• **Your instructions**
Your task is to copy every line of the records below that contains "declaration".

• **Dataset records**
■ ■ ■ ■

File: src/rtl/serial_alu_pkg.sv
// ============================================================================
// serial_alu_pkg : op encodings, FSM states and carry-init helper
// Revision: 1.0
// ============================================================================
`default_nettype none

package serial_alu_pkg;

   localparam logic [2:0] OP_ADD   = 3'b000;
   localparam logic [2:0] OP_SUB   = 3'b001;
   localparam logic [2:0] OP_ADC   = 3'b010;
   localparam logic [2:0] OP_SBB   = 3'b011;
   localparam logic [2:0] OP_XOR   = 3'b100;
   localparam logic [2:0] OP_AND   = 3'b101;
   localparam logic [2:0] OP_OR    = 3'b110;
   localparam logic [2:0] OP_PASSB = 3'b111;

   typedef enum logic [0:0] {
      S_IDLE = 1'b0,
      S_RUN  = 1'b1
   } state_t;

   // SUB starts with carry=1 so that a + ~b + 1 forms two's-complement a - b
   function automatic logic carry_init(input logic [2:0] op, input logic cin);
      logic c;
      c = 1'b0;
      case (op)
         OP_SUB:         c = 1'b1;
         OP_ADC, OP_SBB: c = cin;
         default:        c = 1'b0;
      endcase
      return c;
   endfunction

   function automatic logic is_arith(input logic [2:0] op);
      return ~op[2];
   endfunction

endpackage

`default_nettype wire

File: src/rtl/alu_bit_slice.sv
// ============================================================================
// alu_bit_slice : one-bit combinational ALU datapath
// Revision: 1.0
// ============================================================================
`default_nettype none

module alu_bit_slice
   import serial_alu_pkg::*;
(
   input  logic       a,
   input  logic       b,
   input  logic       cin,
   input  logic [2:0] op,
   output logic       r,
   output logic       cout
);

   logic b_eff;

   always_comb begin
      b_eff = ((op == OP_SUB) || (op == OP_SBB)) ? ~b : b;
      r     = 1'b0;
      cout  = 1'b0;
      case (op)
         OP_ADD, OP_SUB, OP_ADC, OP_SBB: begin
            r    = a ^ b_eff ^ cin;
            cout = (a & b_eff) | (cin & (a ^ b_eff));
         end
         OP_XOR:   r = a ^ b;
         OP_AND:   r = a & b;
         OP_OR:    r = a | b;
         OP_PASSB: r = b;
         default:  r = 1'b0;
      endcase
   end

endmodule

`default_nettype wire

File: src/rtl/serial_alu_n.sv
// ============================================================================
// serial_alu_n : bit-serial LSB-first ALU with carry/zero/negative/overflow
// Revision: 1.0
// ============================================================================
`default_nettype none

module serial_alu_n
   import serial_alu_pkg::*;
#(
   parameter int WIDTH = 8
) (
   input  logic       clk,
   input  logic       rst,
   input  logic       start,
   input  logic [2:0] op,
   input  logic       carry_in,
   input  logic       bit_valid,
   input  logic       a_bit,
   input  logic       b_bit,
   output logic       r_valid,
   output logic       r_bit,
   output logic       busy,
   output logic       done,
   output logic       flag_c,
   output logic       flag_z,
   output logic       flag_n,
   output logic       flag_v
);

   localparam int             CW   = $clog2(WIDTH);
   localparam logic [CW-1:0]  TERM = CW'(WIDTH - 1);

   state_t        state_q, state_d;
   logic [2:0]    op_q, op_d;
   logic [CW-1:0] cnt_q, cnt_d;
   logic          carry_q, carry_d;
   logic          zacc_q, zacc_d;
   logic          r_valid_q, r_valid_d;
   logic          r_bit_q, r_bit_d;
   logic          done_q, done_d;
   logic          flag_c_q, flag_c_d;
   logic          flag_z_q, flag_z_d;
   logic          flag_n_q, flag_n_d;
   logic          flag_v_q, flag_v_d;
   logic          slice_r, slice_cout;

   alu_bit_slice u_slice (
      .a    (a_bit),
      .b    (b_bit),
      .cin  (carry_q),
      .op   (op_q),
      .r    (slice_r),
      .cout (slice_cout)
   );

   always_comb begin
      state_d   = state_q;
      op_d      = op_q;
      cnt_d     = cnt_q;
      carry_d   = carry_q;
      zacc_d    = zacc_q;
      r_valid_d = 1'b0;
      r_bit_d   = r_bit_q;
      done_d    = 1'b0;
      flag_c_d  = flag_c_q;
      flag_z_d  = flag_z_q;
      flag_n_d  = flag_n_q;
      flag_v_d  = flag_v_q;
      case (state_q)
         // bit_valid in IDLE is dropped, including when it arrives with start
         S_IDLE: begin
            if (start) begin
               state_d = S_RUN;
               op_d    = op;
               cnt_d   = '0;
               zacc_d  = 1'b0;
               carry_d = carry_init(op, carry_in);
            end
         end
         S_RUN: begin
            if (bit_valid) begin
               r_valid_d = 1'b1;
               r_bit_d   = slice_r;
               carry_d   = slice_cout;
               zacc_d    = zacc_q | slice_r;
               if (cnt_q == TERM) begin
                  state_d  = S_IDLE;
                  done_d   = 1'b1;
                  flag_c_d = is_arith(op_q) & slice_cout;
                  flag_z_d = ~(zacc_q | slice_r);
                  flag_n_d = slice_r;
                  // carry_q is the carry into the MSB on the terminal bit
                  flag_v_d = is_arith(op_q) & (carry_q ^ slice_cout);
               end else begin
                  cnt_d = cnt_q + CW'(1);
               end
            end
         end
         default: state_d = S_IDLE;
      endcase
   end

   always_ff @(posedge clk or posedge rst) begin
      if (rst) begin
         state_q   <= S_IDLE;
         op_q      <= '0;
         cnt_q     <= '0;
         carry_q   <= 1'b0;
         zacc_q    <= 1'b0;
         r_valid_q <= 1'b0;
         r_bit_q   <= 1'b0;
         done_q    <= 1'b0;
         flag_c_q  <= 1'b0;
         flag_z_q  <= 1'b0;
         flag_n_q  <= 1'b0;
         flag_v_q  <= 1'b0;
      end else begin
         state_q   <= state_d;
         op_q      <= op_d;
         cnt_q     <= cnt_d;
         carry_q   <= carry_d;
         zacc_q    <= zacc_d;
         r_valid_q <= r_valid_d;
         r_bit_q   <= r_bit_d;
         done_q    <= done_d;
         flag_c_q  <= flag_c_d;
         flag_z_q  <= flag_z_d;
         flag_n_q  <= flag_n_d;
         flag_v_q  <= flag_v_d;
      end
   end

   assign r_valid = r_valid_q;
   assign r_bit   = r_bit_q;
   assign busy    = (state_q == S_RUN);
   assign done    = done_q;
   assign flag_c  = flag_c_q;
   assign flag_z  = flag_z_q;
   assign flag_n  = flag_n_q;
   assign flag_v  = flag_v_q;

endmodule

`default_nettype wire

File: config.mk
export PLATFORM = sky130hd
export DESIGN_NAME = serial_alu_n
export DESIGN_NICKNAME = d
export VERILOG_FILES = /design/src/rtl/serial_alu_pkg.sv /design/src/rtl/alu_bit_slice.sv /design/src/rtl/serial_alu_n.sv
export SDC_FILE = /design/constraint.sdc
export NUM_CORES = 1
export LEC_CHECK = 0
export CAP_MARGIN = 20
export CORE_MARGIN = 4
export CORE_UTILIZATION = 48
export CTS_CLUSTER_SIZE = 14
export DETAILED_ROUTE_END_ITERATION = 8
export GPL_TIMING_DRIVEN = 0
export PLACE_DENSITY = 0.73
export SLEW_MARGIN = 20
export SYNTH_ARGS = -nofsm -noshare
export SYNTH_HDL_FRONTEND = slang
export SYNTH_HIERARCHICAL = 1
export SYNTH_SLANG_ARGS = --single-unit
File: constraint.sdc
create_clock -name clk -period 2.6 [get_ports clk]
set_clock_uncertainty 0.2 [all_clocks]
set_input_delay 0.26 -clock clk [delete_from_list [all_inputs] [get_ports clk]]
set_output_delay 0.26 -clock clk [all_outputs]
set_load 0.1 [all_outputs]
; ---- After elaboration in Yosys (flattened, before gate mapping)
; Cells that the tools add are included.
[classes]
reduce_logical = 9
addsub = 1
bitwise_logic = 16
mux = 23
n_eq_ne = 14
[op_table]
columns = op, count
row1 = "3-bit equality test, second input constant", 5
row2 = 1-bit 2-to-1 mux, 14
row3 = "3-bit by 2-bit equality test with 1-bit output, second input constant", 4
row4 = 3-bit 2-to-1 mux, 3
row5 = 1-bit case mux with 2 select lines, 4
row6 = "3-bit by 1-bit equality test with 1-bit output, second input constant", 2
row7 = "2-bit inequality test, second input constant", 3
row8 = 3-bit case mux with 2 select lines, 1
row9 = 2-bit AND reduction, 3
row10 = 3-bit AND reduction, 2
row11 = 1-bit AND, 5
row12 = 1-bit case mux with 5 select lines, 1
row13 = 1-bit NOT, 4
row14 = 4-bit OR reduction, 1
row15 = 1-bit XOR, 4
row16 = "3-bit by 1-bit adder with 3-bit output, second input constant", 1
row17 = 3-bit logical NOT, 1
row18 = 1-bit bitwise OR, 3
row19 = 2-bit OR reduction, 1
row20 = 1-bit logical OR, 1
[word_totals]
word_cells = 75
out_inout_bits = 8
inputBits = 10
regBits = 16

; ---- Logic depth before layout (Yosys ltp)
; Gate-level depths: netlist (run 1).
[logic_depth]
word_depth = 9
mapped_depth = 7

; ---- Modules after synthesis
; Netlist (run 1), hierarchy kept.
[by_module_without_submodules]
columns = mod, seq_area_each_um2, instances, area_per_inst_um2, cells_per_inst
row1 = serial_alu_n, 400.4, 1, 706.9, 57
row2 = alu_bit_slice, 0.0, 1, 116.4, 14

; ---- Worst setup path after synthesis (run 1)
; Ideal clock, no wire load.
[synth_path]
path_type = register to register
from = register op_q[0]
to = register flag_n_q, in the netlist flag_n
setup_slack_ps = 444
path_buffers = 0
stages_incl_launch_ff = 7
required_time_ps = 2275
arrival_ps = 1831
setup_ps = 125
cell_sequence = dfrtp_1 nor2b_1 xnor2_1 fa_1 nor2b_1 a311o_1 mux2_2
[synth_between]
elab_chain_cells = 6
elab_cells_between_ends = 14
classes_between = 7 x eq/ne / 2 x mux / 2 x bitwise / 3 x reduce/logical
[synth_rtl]
columns = element, line
row1 = start: declaration, serial_alu_n.sv:34  ; logic [2:0] op_q, op_d;
row2 = start signal: assignment, serial_alu_n.sv:119  ; op_q <= op_d;
row3 = 3-bit by 1-bit equality test with 1-bit output or 3-bit by 2-bit equality test with 1-bit output (tied branches), "alu_bit_slice.sv:21, alu_bit_slice.sv:24"
row4 = 1-bit logical OR, alu_bit_slice.sv:21  ; b_eff = ((op == OP_SUB) || (op == OP_SBB)) ? ~b : b;
row5 = 1-bit 2-to-1 mux, alu_bit_slice.sv:21
row6 = 1-bit XOR (2 in a row), alu_bit_slice.sv:26  ; r = a ^ b_eff ^ cin;
row7 = 1-bit case mux with 5 select lines *, alu_bit_slice.sv:24  ; case (op)
row8 = named net slice_r, serial_alu_n.sv:45  ; logic slice_r, slice_cout;
row9 = end signal: assignment, serial_alu_n.sv:128  ; flag_n_q <= flag_n_d;
row10 = end: declaration, serial_alu_n.sv:43  ; logic flag_n_q, flag_n_d;
; The timed path passes the listed nets; every way through them passes the cells marked *.
; A chain may end at the register's enable or synchronous reset.

; ---- Final worst setup path (run 1)
[layout_path]
from = register op_q[0]
to = register r_bit_q, in the netlist r_bit
[layout_between]
elab_chain_cells = 6
elab_cells_between_ends = 14
classes_between = 7 x eq/ne / 2 x mux / 2 x bitwise / 3 x reduce/logical
[layout_rtl]
columns = element, line
row1 = 3-bit by 1-bit equality test with 1-bit output or 3-bit by 2-bit equality test with 1-bit output (tied branches), "alu_bit_slice.sv:21, alu_bit_slice.sv:24"
row2 = 1-bit logical OR, alu_bit_slice.sv:21
row3 = 1-bit 2-to-1 mux, alu_bit_slice.sv:21
row4 = 1-bit XOR (2 in a row), alu_bit_slice.sv:26
row5 = 1-bit case mux with 5 select lines *, alu_bit_slice.sv:24
row6 = named net slice_r, serial_alu_n.sv:45
row7 = end signal: assignment, serial_alu_n.sv:124  ; r_bit_q <= r_bit_d;
row8 = end: declaration, serial_alu_n.sv:39  ; logic r_bit_q, r_bit_d;
; Marked as above.

==> results_tabular.tex, run 1 <==
\begin{tabular}{lr}
\hline
Metric & Value \\
\hline
\multicolumn{2}{l}{\textbf{Power}} \\
\quad Leakage power total & $\sim$0.0005 uW \\
\quad Maximum VDD drop & 0.0007904 V \\
\quad Areal power density over the cells & $\sim$1300 mW/mm2 \\
\multicolumn{2}{l}{\textbf{Route}} \\
\quad Remaining routing DRC violations & 0 \\
\quad Wire length per cell & $\sim$14 um \\
\quad Number of antenna-violating nets in the routed design & 0 \\
\quad Via/cell ratio & $\sim$5.3 \\
\quad Final Routed Wirelength & around 1500 um \\
\quad Number of design-rule violations left by the first detailed-router iteration & 4 \\
\quad Total number of vias & approximately 570 \\
\quad Count of TritonRoute iterations in the first routing pass & 4 \\
\multicolumn{2}{l}{\textbf{Floorplanning}} \\
\quad Site Rows & 14 \\
\quad DIE AREA & 0.002442 mm2 \\
\quad Number of ports placed on the die boundary & 18 \\
\quad CORE AREA & between 0.0015 and 0.002 mm2 \\
\quad Die outline height & 49.42 um \\
\quad X dimension of the die & 49.42 um \\
\quad Starting utilization of the core area & between 50\% and 60\% \\
\multicolumn{2}{l}{\textbf{Clock network}} \\
\quad TritonCTS clock tree & yes \\
\quad Clk sinks & 16 \\
\quad Skew-Pair Late Insertion Delay & 0.29 ns \\
\quad Hold bufs inserted after CTS & 0 \\
\quad Level count of the clock H-tree & 1 \\
\quad Total CTS buffers & 3 \\
\quad Clock tree root buffer cell & clkbuf\_4 \\
\quad Buffers inserted by post-CTS timing repair & 0 \\
\quad Number of instances resized during post-cts repair & 0 \\
\quad Clock transition at path regs & approximately 0.10 ns \\
\quad Bufs on Longest Clock Path & 2 \\
\multicolumn{2}{l}{\textbf{Placement}} \\
\quad Number of placed instances with taps included & about 100 \\
\quad Number of buffers added on ports & 17 \\
\quad Half-perimeter wire length after placement & $\sim$1100 um \\
\quad Routability-driven placement congestion ratio & between 0.6 and 0.7 \\
\quad Cell Area, Placed & 0.001013 mm2 \\
\multicolumn{2}{l}{\textbf{STA}} \\
\quad Setup repair after global routing missed its margin & no \\
\quad Worst Tran Pin Value & between 0.9 and 1 ns \\
\quad Final count of negative-setup-slack endpoints & 0 \\
\quad Post-route fraction of the period consumed by the critical path & 89.25\% \\
\quad Crit path time final & 2.320 ns \\
\quad Max Clock Freq & roughly 430 MHz \\
\quad Count of final hold-check violations & 0 \\
\quad Slew HR & between 30\% and 40\% \\
\quad Setup tns final & 0 ns \\
\quad Max-slew violation total from the final report & 0 \\
\multicolumn{2}{l}{\textbf{Cells and area}} \\
\quad Number of inserted filler cells in the final layout & 127 \\
\quad Antenna diode count & 0 \\
\quad Final net count & about 110 \\
\quad Share of cells above drive strength 1 & 16.30\% \\
\quad Area of all placed cells without fillers & $\sim$0.0010 mm2 \\
\quad Final standard cell count with taps included and fillers excluded & around 110 \\
\quad Area grow syn2layout & 27.51\% \\
\multicolumn{2}{l}{\textbf{Yosys}} \\
\quad Mapped Area & slightly above 800 um2 \\
\quad Mean area per synthesized cell & around 12 um2 \\
\quad Synthesized net count & 86 \\
\quad Instance count of the mapped netlist & between 70 and 80 \\
\quad Count of cell types in the netlist & 27 \\
\quad Warnings from Yosys & 6 \\
\quad Number of register bits inferred by synthesis & 16 \\
\quad Seq/Total Area, Yosys & a little under 50\% \\
\multicolumn{2}{l}{\textbf{Global route}} \\
\quad Total global routing overflow & 0 \\
\quad Initial antenna violation count & 0 \\
\quad Largest net degree at the start of global routing & 17 \\
\quad Overall routing resource usage & 13.74\% \\
\quad Number of global-route vias before repair & about 560 \\
\quad Global-route wire length before repair & 2463 um \\
\multicolumn{2}{l}{\textbf{Critical path}} \\
\quad Worst r2r src & op\_q[0]\$\_DFFE\_PP0P\_ \\
\quad Worst Setup Start Kind & flop \\
\quad Worst endpoint data arrival time & $\sim$2.3 ns \\
\quad Data required time of the critical path & about 2.6 ns \\
\quad Crit. End Element & flop \\
\quad Largest fanout on the critical path & 5 \\
\quad Endpoint of the worst register-to-register path & r\_bit\$\_DFFE\_PP0P\_ \\
\quad Slack of the worst reg-to-reg path & 0.28 ns \\
\quad Depth of the worst register-to-register path & 6 \\
\quad Category of the critical setup timing path & reg -> reg \\
\multicolumn{2}{l}{\textbf{Run}} \\
\quad Reported max-cap violation count & 0 \\
\multicolumn{2}{l}{\textbf{Min path}} \\
\quad Worst hold-check path type & in -> async \\
\multicolumn{2}{l}{\textbf{Status}} \\
\quad Outcome & completed \\
\hline
\end{tabular}
[kinds of logic (layout without fill, tap and decap cells)]
group	count (synthesis)	in the layout	synth area share, %
AO/OA/AOI/OAI	12	12	10.64
XOR/XNOR	3	3	3.192
adder cells (fa/ha/maj)	5	5	8.511
buffers and inverters	7	28	4.103
flip-flops	16	16	48.63
multiplexers	9	9	11.85
AND/OR/NAND/NOR	19	19	13.07
[worst max-delay path, cell delays in order (launching register included)]
cell and delay [ns]:
dfrtp_1 0.43, nor2b_1 0.16, xnor2_1 0.21, fa_1 0.44, nor2b_1 0.15, a311o_1 0.35, mux2_2 0.28
[worst max-delay path by stage]
stage,start,to,slack [ns],cells past startpoint
2_1_floorplan,op_q[0]$_DFFE_PP0P_,flag_n$_DFFE_PP0P_,0.44,6
3_3_place_gp,b_bit,flag_n$_DFFE_PP0P_,0.05,7
3_5_place_dp,b_bit,flag_n$_DFFE_PP0P_,0.01,7
4_1_cts,busy$_DFF_PP0_,busy,0.27,1
5_1_grt,busy$_DFF_PP0_,busy,0.20,1
6_report,op_q[0]$_DFFE_PP0P_,r_bit$_DFFE_PP0P_,0.28,6
[layout make-up]
cell class | count | area (um2) | area share [%]
well taps | 16 | 20.02 | 1.907
multi-input cells | 48 | 389.1 | 37.07
inverters | 6 | 22.52 | 2.145
clock buffers | 4 | 36.28 | 3.456
flip-flops and latches | 16 | 400.4 | 38.14
repair buffers | 17 | 170.2 | 16.21
plain buffers | 1 | 11.26 | 1.073
[state kept, by name, indices dropped and copies added (netlist names)]
name / cells
flag_c: 1
r_bit: 1
cnt_q: 3
flag_v: 1
carry_q: 1
flag_n: 1
zacc_q: 1
busy: 1
flag_z: 1
op_q: 3
done: 1
r_valid: 1
[power by group]
group          internal (uW)  switching (uW)  leakage (uW)
clock                   85.3            84.2     0.0000210
sequential               354            83.8      0.000194
combinational            281             497      0.000273
total                    720             665      0.000488
[placed cells by master (no fill, tap or decap), types with 2 or more instances in the layout]
cell / instances
clkbuf_4: 3
nand2_1: 5
nor2b_1: 3
o21ai_0: 2
ha_1: 4
inv_1: 6
mux2_2: 6
nor2_1: 4
mux2i_1: 3
dfrtp_1: 16
xnor2_1: 2
a21oi_1: 2
clkdlybuf4s50_1: 17
o31ai_1: 2
nor3b_1: 2
[synth_stat cells (all sizes together)]
| library cell | instances | area share (%) |
|---|---|---|
| nor2b | 4 | 4.0 |
| a22oi | 1 | 0.91 |
| nor2 | 4 | 1.8 |
| fa | 1 | 2.4 |
| nand2b | 1 | 0.76 |
| o21ai | 2 | 1.2 |
| nand3 | 1 | 0.61 |
| or3 | 1 | 0.76 |
| nor3b | 2 | 1.8 |
| a311o | 1 | 1.2 |
| nand2 | 5 | 2.3 |
| a32o | 1 | 1.2 |
| ha | 4 | 6.1 |
| o22ai | 1 | 0.76 |
| o31ai | 2 | 1.8 |
| a21oi | 2 | 1.2 |
| mux2i | 3 | 3.6 |
| xnor2 | 2 | 2.1 |
| dfrtp | 16 | 49 |
| xor2 | 1 | 1.1 |
| buf | 1 | 1.4 |
| and2b | 1 | 1.1 |
| mux2 | 6 | 8.2 |
| a21o | 1 | 1.1 |
| inv | 6 | 2.7 |
| a22o | 1 | 1.2 |
[layer usage]
layer  up-vias  wire length [um]  GRT usage, %
met5         -                 0             0
met4         0                10         6.912
met3         2                74         6.116
met2        17               644         20.54
met1       261               731         16.63
li1        291                 -             -
[per-stage QoR]
stage | worst slack (ns) | hold slack [ns] | util (%) | total power, uW
floorplan | 0.4436 | -0.02626 | - | 1048
detailed placement | 0.01057 | 0.2686 | 65.01 | 1227
CTS | 0.2676 | 0.1413 | 67.34 | 1399
finish | 0.2796 | 0.1268 | 67.34 | 1386
global route | 0.2010 | 0.1752 | 67.34 | 1469
global placement | 0.04695 | 0.2609 | 65.01 | 1209
(Power assumes the default switching activity.)
==> run 2: changes to the inputs <==
--- a/config.mk
+++ b/config.mk
@@ -5,10 +5,10 @@
 export SDC_FILE = /design/constraint.sdc
 export NUM_CORES = 1
 export LEC_CHECK = 0
+export ABC_CLOCK_PERIOD_IN_PS = 2600
 export CAP_MARGIN = 20
 export CORE_MARGIN = 4
 export CORE_UTILIZATION = 48
-export CTS_CLUSTER_SIZE = 14
 export DETAILED_ROUTE_END_ITERATION = 8
 export GPL_TIMING_DRIVEN = 0
 export PLACE_DENSITY = 0.73
==> results of run 2 <==
The final DEF is identical to that of run 1; final timing and power are the same.
==> run 3: changes to the inputs <==
--- a/config.mk
+++ b/config.mk
@@ -11,7 +11,8 @@
 export CORE_UTILIZATION = 48
 export DETAILED_ROUTE_END_ITERATION = 8
 export GPL_TIMING_DRIVEN = 0
-export PLACE_DENSITY = 0.73
+export HOLD_SLACK_MARGIN = 0.1
+export PLACE_DENSITY = 0.76
 export SLEW_MARGIN = 20
 export SYNTH_ARGS = -nofsm -noshare
 export SYNTH_HDL_FRONTEND = slang
==> run 3 against run 2 <==
Clock power is 4% lower. Largest power group unchanged. Final cell count stayed put. Largest cell class unchanged. Critical path type is now reg -> out. Sequential share of layout area unchanged. First-iteration DRC count grew to 4.5 times the previous value. Critical endpoint is now busy. Register-to-register slack improved by 0.02 ns. Worst setup slack better by 0.011 ns. Sequential power about the same.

■ ■ ■ ■

• **Answer for the task**
row1 = start: declaration, serial_alu_n.sv:34  ; logic [2:0] op_q, op_d;
row10 = end: declaration, serial_alu_n.sv:43  ; logic flag_n_q, flag_n_d;
row8 = end: declaration, serial_alu_n.sv:39  ; logic r_bit_q, r_bit_d;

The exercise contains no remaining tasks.